The following example demonstrates the typical workflow for using the AI capabilities:

#include "tuya_error_code.h"
/**
 * @brief The AI command callback function.
 * @param[in] cmd AI command types, including speech recognition, emotion analytics, and motion control.
 * @param[in] args Pointer to command arguments.
 */
static VOID tuya_rvc_ai_cmd_cb(TUYA_AI_CMD_TYPE_E cmd, CONST PVOID_T args)
{
    PR_DEBUG("tuya_rvc_ai_cmd_cb cmd:%d", cmd);
    // Handle the cmd as per your implementation.
    return;
}

/**
 * @brief The audio playback callback function.
 * @param[in] buf The audio data buffer.
 * @param[in] len The length of audio data.
 * @note Handles audio data storage by writing it to a PCM file.
 *       When buf is NULL, it indicates end of data.

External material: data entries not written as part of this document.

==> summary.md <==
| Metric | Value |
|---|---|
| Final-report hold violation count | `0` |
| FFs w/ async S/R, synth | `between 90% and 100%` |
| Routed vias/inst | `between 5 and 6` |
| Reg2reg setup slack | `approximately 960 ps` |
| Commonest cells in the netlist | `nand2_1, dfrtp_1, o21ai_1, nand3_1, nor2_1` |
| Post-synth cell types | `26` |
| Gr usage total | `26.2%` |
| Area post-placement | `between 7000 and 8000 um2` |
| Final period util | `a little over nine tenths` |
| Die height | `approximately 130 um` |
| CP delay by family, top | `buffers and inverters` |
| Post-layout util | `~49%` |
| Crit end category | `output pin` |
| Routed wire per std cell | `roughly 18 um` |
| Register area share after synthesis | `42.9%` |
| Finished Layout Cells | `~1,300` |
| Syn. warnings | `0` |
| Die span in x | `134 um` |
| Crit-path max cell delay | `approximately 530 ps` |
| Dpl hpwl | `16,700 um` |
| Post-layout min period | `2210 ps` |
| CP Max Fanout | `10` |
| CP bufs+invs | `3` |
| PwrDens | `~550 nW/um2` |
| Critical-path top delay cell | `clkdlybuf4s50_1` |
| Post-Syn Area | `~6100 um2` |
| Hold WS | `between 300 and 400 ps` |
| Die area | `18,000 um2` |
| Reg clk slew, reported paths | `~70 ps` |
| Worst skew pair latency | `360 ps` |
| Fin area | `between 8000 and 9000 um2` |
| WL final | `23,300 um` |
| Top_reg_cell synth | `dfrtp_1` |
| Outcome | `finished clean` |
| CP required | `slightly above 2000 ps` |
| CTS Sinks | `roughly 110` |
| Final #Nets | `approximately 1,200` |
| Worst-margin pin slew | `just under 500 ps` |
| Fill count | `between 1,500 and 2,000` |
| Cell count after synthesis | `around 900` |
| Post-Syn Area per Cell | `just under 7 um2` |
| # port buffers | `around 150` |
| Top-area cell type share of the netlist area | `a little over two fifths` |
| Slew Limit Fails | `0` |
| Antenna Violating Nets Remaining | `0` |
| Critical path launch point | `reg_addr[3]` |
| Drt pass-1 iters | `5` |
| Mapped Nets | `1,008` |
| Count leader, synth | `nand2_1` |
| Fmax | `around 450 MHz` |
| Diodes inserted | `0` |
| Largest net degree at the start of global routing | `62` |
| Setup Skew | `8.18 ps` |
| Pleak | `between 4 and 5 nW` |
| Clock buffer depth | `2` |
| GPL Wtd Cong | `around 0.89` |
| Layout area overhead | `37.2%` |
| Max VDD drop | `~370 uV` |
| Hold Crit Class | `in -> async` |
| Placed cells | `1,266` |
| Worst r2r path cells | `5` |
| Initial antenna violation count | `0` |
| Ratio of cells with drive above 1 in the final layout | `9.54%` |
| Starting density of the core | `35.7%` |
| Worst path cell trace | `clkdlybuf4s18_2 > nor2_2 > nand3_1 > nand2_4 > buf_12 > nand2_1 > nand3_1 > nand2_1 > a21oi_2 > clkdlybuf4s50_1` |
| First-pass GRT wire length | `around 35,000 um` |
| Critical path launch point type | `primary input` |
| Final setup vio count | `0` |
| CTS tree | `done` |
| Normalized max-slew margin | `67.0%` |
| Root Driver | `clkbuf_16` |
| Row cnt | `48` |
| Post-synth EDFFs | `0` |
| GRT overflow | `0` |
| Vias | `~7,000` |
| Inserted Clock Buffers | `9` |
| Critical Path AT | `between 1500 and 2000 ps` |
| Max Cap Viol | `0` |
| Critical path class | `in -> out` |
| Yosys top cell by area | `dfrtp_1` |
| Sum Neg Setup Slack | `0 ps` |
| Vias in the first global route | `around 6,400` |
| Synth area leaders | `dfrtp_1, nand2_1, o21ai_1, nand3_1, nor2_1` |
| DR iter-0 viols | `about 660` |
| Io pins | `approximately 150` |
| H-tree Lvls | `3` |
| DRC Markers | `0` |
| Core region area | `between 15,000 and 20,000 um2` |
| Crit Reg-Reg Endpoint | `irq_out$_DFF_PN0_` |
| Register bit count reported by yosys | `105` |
[src/rtl/pwr_pad_mux.sv]
module pwr_pad_mux (
  input  logic clk,
  input  logic rst,
  input  logic sel_wr,
  input  logic sel_din,
  input  logic gpio_out,
  input  logic ind_next,
  output logic sel_q,
  output logic pad_out
);
  logic sel_d;

  assign sel_d = sel_wr ? sel_din : sel_q;

  always_ff @(posedge clk) begin
    if (rst) begin
      sel_q   <= 1'b0;
      pad_out <= 1'b0;
    end else begin
      sel_q   <= sel_d;
      pad_out <= sel_d ? ind_next : gpio_out;
    end
  end

  p_pad_gpio_r5: assert property (@(posedge clk) disable iff (rst)
    (!sel_wr && !sel_q) |=> (pad_out == $past(gpio_out)));
endmodule

[src/rtl/pwr_wake_ctrl.sv]
module pwr_wake_ctrl
  import pwr_wake_pkg::*;
#(
  parameter int DLY_W = 8
) (
  input  logic             clk,
  input  logic             rst,
  input  logic             slow_tick,
  input  logic             sleep_req,
  input  logic             sleep_deep,
  input  logic             wake_req,
  input  logic             warm_rst,
  input  logic             sel_wr,
  input  logic             sel_din,
  input  logic             gpio_out,
  input  logic [DLY_W-1:0] settle_dly,
  output logic             osc_en,
  output logic             pad_out,
  output logic             reboot_go
);
  pwr_state_e state_q;
  logic       ind_next, settle_load, settle_run, settle_done, sel_q;

  pwr_mode_fsm u_fsm (
    .clk(clk), .rst(rst), .sleep_req(sleep_req), .sleep_deep(sleep_deep),
    .wake_req(wake_req), .warm_rst(warm_rst), .settle_done(settle_done),
    .state_q(state_q), .ind_next(ind_next), .settle_load(settle_load),
    .settle_run(settle_run), .osc_en(osc_en), .reboot_go(reboot_go)
  );

  pwr_settle_timer #(.DLY_W(DLY_W)) u_timer (
    .clk(clk), .rst(rst), .load(settle_load), .run(settle_run),
    .tick(slow_tick), .dly(settle_dly), .done(settle_done)
  );

  pwr_pad_mux u_pad (
    .clk(clk), .rst(rst), .sel_wr(sel_wr), .sel_din(sel_din),
    .gpio_out(gpio_out), .ind_next(ind_next), .sel_q(sel_q), .pad_out(pad_out)
  );

  p_sel_kept_r6: assert property (@(posedge clk) disable iff (rst)
    (warm_rst && !sel_wr) |=> $stable(sel_q));
  p_settle_ind_low_r7: assert property (@(posedge clk) disable iff (rst)
    (state_q == PS_SETTLE && sel_q) |-> !pad_out);
endmodule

Close the file.
 */
static VOID tuya_rvc_audio_play_cb(CONST CHAR_T *buf, UINT_T len)
{
    // Implement file saving logic here.
    return;
}
// Main power-on initialization flow.
int main(int argc, char* argv[])
{
    OPERATE_RET ret = 0;

    ret = ty_rvc_iot_init(); // Initialize robot-related events.
    if (ret != OPRT_OK) {
        PR_ERR("ty_rvc_iot_init err");
        return ret;
    }
    // Initialize the SDK
    // Initialize AI chat service, set TTS format to MP3 and pre-record duration to 2000 ms
    ret = ty_ai_chat_service_init(tuya_rvc_ai_cmd_cb, tuya_rvc_audio_play_cb, "mp3", 2000);
    if (ret != OPRT_OK) {
        PR_ERR("ty_ai_chat_service_init err");
        return ret;
    }

    // Start AI station service
    ret = ty_ai_station_start_act();
    if (ret != OPRT_OK) {
        PR_ERR("ty_ai_station_start_act err");
        return ret;
    }

    PR_DEBUG("AI chat service started successfully");

    // Other service initialization
}

FAQs

Why is the pre-record time necessary?

The pre-record time ensures the complete beginning part of the user’s voice command is captured, thereby improving recognition accuracy.

Does the AI interaction session support concurrency?

It is recommended to maintain only one active AI interaction session at a time to ensure system stability.

Why am I not receiving audio data from the cloud?

Currently, the cloud only supports audio in PCM and Opus. The issue might arise if the audio data encoded into the ring buffer does not comply with these format requirements.

By utilizing these interfaces appropriately, you can implement comprehensive AI interaction capabilities in your robot vacuum, making your product more smart and enhancing user experience.